Repubblika had some very hard words for the government on the issue of racism and hate speech. It criticised the government for not putting forward proposals, saying that “It would seem therefore that at this stage you are looking for other people’s proposals before you decide what yours should be”.
It expressed further concern on policies involving migration which have resulted in the death of at least 12 migrants around Easter time.
“We recognise that a magisterial inquiry has established that the government or the army bear no criminal responsibility for these deaths, but for reasons we have argued elsewhere we believe the conclusions of the inquiry are coloured by the same racial prejudice that justified the government’s actions in the first place” affirmed Repubblika who argued that the policies adopted by government at the time were based “on grounds which we argue are racist, particularly the notion that natives of Malta are better entitled to the protection from covid infection than migrants from Africa”.
Repubblika said that the idea that Malta is “full up” for some but not for others “is not a spectrum made up of two shades. The government’s discourse ranks races in a complex hierarchy where “the Maltese” rank on top and those permitted to live here are tolerated as an underclass of servants” citing as evidence remarks described as racist made by former PM Joseph Muscat that he preferred to see foreigners do menial jobs.
- All residents of Malta, irrespective of their place of birth or the place of birth of their parents, are entitled to participate in the democratic process of Malta.
- All long-term residents of Malta should be automatically placed on a path to citizenship
- The government of Malta must reverse its policies in order to renew the country’s commitment to international law and to the universal respect of humanitarian principles
- For as long as minorities are effectively excluded from public life and institutional roles, racial exclusion, discrimination and injustice whether wilful or consequential will not begin to be addressed.
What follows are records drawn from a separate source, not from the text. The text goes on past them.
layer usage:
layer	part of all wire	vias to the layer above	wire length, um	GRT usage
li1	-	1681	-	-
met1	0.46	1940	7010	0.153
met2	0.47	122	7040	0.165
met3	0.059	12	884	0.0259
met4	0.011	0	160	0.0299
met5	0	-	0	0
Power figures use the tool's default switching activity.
<file path="src/rtl/merge_pkg.sv">
// Shared constants and FIFO entry layout for the two-source merge stage.
package merge_pkg;

  localparam int unsigned DATA_W_DEFAULT = 32;

  localparam logic SRC_1 = 1'b0;
  localparam logic SRC_2 = 1'b1;

  typedef struct packed {
    logic                      src;
    logic [DATA_W_DEFAULT-1:0] data;
  } entry_t;

endpackage

</file>
<file path="src/rtl/merge_stage_skid_fifo2.sv">
// Two-entry FIFO with 1-bit wrapping pointers; pushes when full and pops when empty are ignored.
module skid_fifo2 #(
  parameter type entry_t = merge_pkg::entry_t
) (
  input  logic       clk,
  input  logic       reset,
  input  logic       push,
  input  logic       pop,
  input  entry_t     wr_entry,
  output entry_t     rd_entry,
  output logic [1:0] count
);

  entry_t mem [2];
  logic   wr_ptr;
  logic   rd_ptr;
  logic   push_ok;
  logic   pop_ok;

  assign push_ok  = push && (count != 2'd2);
  assign pop_ok   = pop && (count != 2'd0);
  assign rd_entry = mem[rd_ptr];

  always_ff @(posedge clk) begin
    if (reset) begin
      count  <= '0;
      wr_ptr <= 1'b0;
      rd_ptr <= 1'b0;
      mem[0] <= '0;
      mem[1] <= '0;
    end else begin
      if (push_ok) begin
        mem[wr_ptr] <= wr_entry;
        wr_ptr      <= ~wr_ptr;
      end
      if (pop_ok) begin
        rd_ptr <= ~rd_ptr;
      end
      case ({push_ok, pop_ok})
        2'b10:   count <= count + 2'd1;
        2'b01:   count <= count - 2'd1;
        default: count <= count;
      endcase
    end
  end

endmodule

</file>
<file path="src/rtl/merge_stage.sv">
// Selects one of two sources into a 2-entry buffer; unchosen source is always stalled.
// Optional per-source push counters via macro MERGE_STAGE_GRANT_COUNT_EN.
module merge_stage
  import merge_pkg::*;
#(
  parameter int unsigned DATA_W = DATA_W_DEFAULT
) (
  input  logic              clk,
  input  logic              reset,
  input  logic              in_choice,
  input  logic              in_valid_1,
  input  logic [DATA_W-1:0] in_data_1,
  input  logic              in_valid_2,
  input  logic [DATA_W-1:0] in_data_2,
  input  logic              in_down_ready,
  output logic              out_ready,
  output logic              out_stall_1,
  output logic              out_stall_2,
  output logic              out_valid,
  output logic [DATA_W-1:0] out_data,
  output logic              out_src
`ifdef MERGE_STAGE_GRANT_COUNT_EN
  ,
  output logic [15:0]       out_count_1,
  output logic [15:0]       out_count_2
`endif
);

  // Same layout as merge_pkg::entry_t, sized by this instance's DATA_W.
  typedef struct packed {
    logic              src;
    logic [DATA_W-1:0] data;
  } stage_entry_t;

  logic [1:0]   count;
  stage_entry_t wr_entry;
  stage_entry_t rd_entry;
  logic         sel_valid;
  logic         push;
  logic         pop;

  // out_ready depends only on registered occupancy, never on in_down_ready.
  assign out_ready   = (count < 2'd2);
  assign sel_valid   = in_choice ? in_valid_2 : in_valid_1;
  assign push        = sel_valid && out_ready && !reset;
  assign out_stall_1 = !(push && (in_choice == SRC_1));
  assign out_stall_2 = !(push && (in_choice == SRC_2));

  assign out_valid = (count != 2'd0);
  assign pop       = out_valid && in_down_ready;
  assign out_data  = rd_entry.data;
  assign out_src   = rd_entry.src;

  always_comb begin
    wr_entry      = '0;
    wr_entry.src  = in_choice;
    wr_entry.data = in_choice ? in_data_2 : in_data_1;
  end

  skid_fifo2 #(
    .entry_t (stage_entry_t)
  ) u_fifo (
    .clk      (clk),
    .reset    (reset),
    .push     (push),
    .pop      (pop),
    .wr_entry (wr_entry),
    .rd_entry (rd_entry),
    .count    (count)
  );

`ifdef MERGE_STAGE_GRANT_COUNT_EN
  logic [15:0] grant_cnt_1;
  logic [15:0] grant_cnt_2;

  always_ff @(posedge clk) begin
    if (reset) begin
      grant_cnt_1 <= '0;
      grant_cnt_2 <= '0;
    end else if (push) begin
      if (in_choice == SRC_1 && grant_cnt_1 != '1) grant_cnt_1 <= grant_cnt_1 + 16'd1;
      if (in_choice == SRC_2 && grant_cnt_2 != '1) grant_cnt_2 <= grant_cnt_2 + 16'd1;
    end
  end

  assign out_count_1 = grant_cnt_1;
  assign out_count_2 = grant_cnt_2;
`endif

endmodule

</file>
- Public broadcasting has a public service obligation to provide space for minority views and interests, to give voice to their concerns and to provide exposure to evolving culture as it is enriched with the arrival of migrants and their integration in our community.
- Hate speech – that is the attribution of derogatory terms, the incitement for discrimination or unlawful retribution, or violent language addressed to anyone based on the fact that they belong to a recognisable group of people, particularly minorities – must be the subject of proper police action and prosecution.
- Political parties or organisations that systematically resort to hate speech, to the promotion of racialist policies and who argue for systematic discrimination should, after due legal process under judicial oversight, be disbanded and banned.
- The detention of migrants undergoing proceedings to review asylum applications must be restricted to the shortest possible time and assessed frequently under periodic judicial review that will only permit detention on demonstrable grounds of security or medical risk.
- There should be a social housing program that is effective in fighting homelessness and living in extreme poverty or unhygienic conditions.
- Integration policy should not amount to an attempt at assimilation.
- Our educational programs need to re-examine historical interpretations that contribute to a warped notion of what it means to be Maltese in a manner that in some people’s mind continues to justify ethnic, religious or racial prejudices against others.
- Beyond the study of history, educational curricula must make a conscious shift away from eurocentrism to a more balanced view of the world.
- The public administration requires an anti-racism czar to watch out for and expose wilful or consequential racial discrimination or racially prejudiced conduct that would provide the wrong example to the community.
- It should be incumbent on state agencies to ensure people who are unable to communicate in Maltese or English to be provided with information and support in languages they can understand.
- Malta should provide safe corridors for immigrants seeking refuge from war, famine and economic degradation.
- “Economic migration” should not be considered as criminal, or somehow unlawful.
- Specific attention is needed to the fair treatment of people not born in Malta or descended from people not born in Malta in the criminal, judicial, detention and penal systems of the country.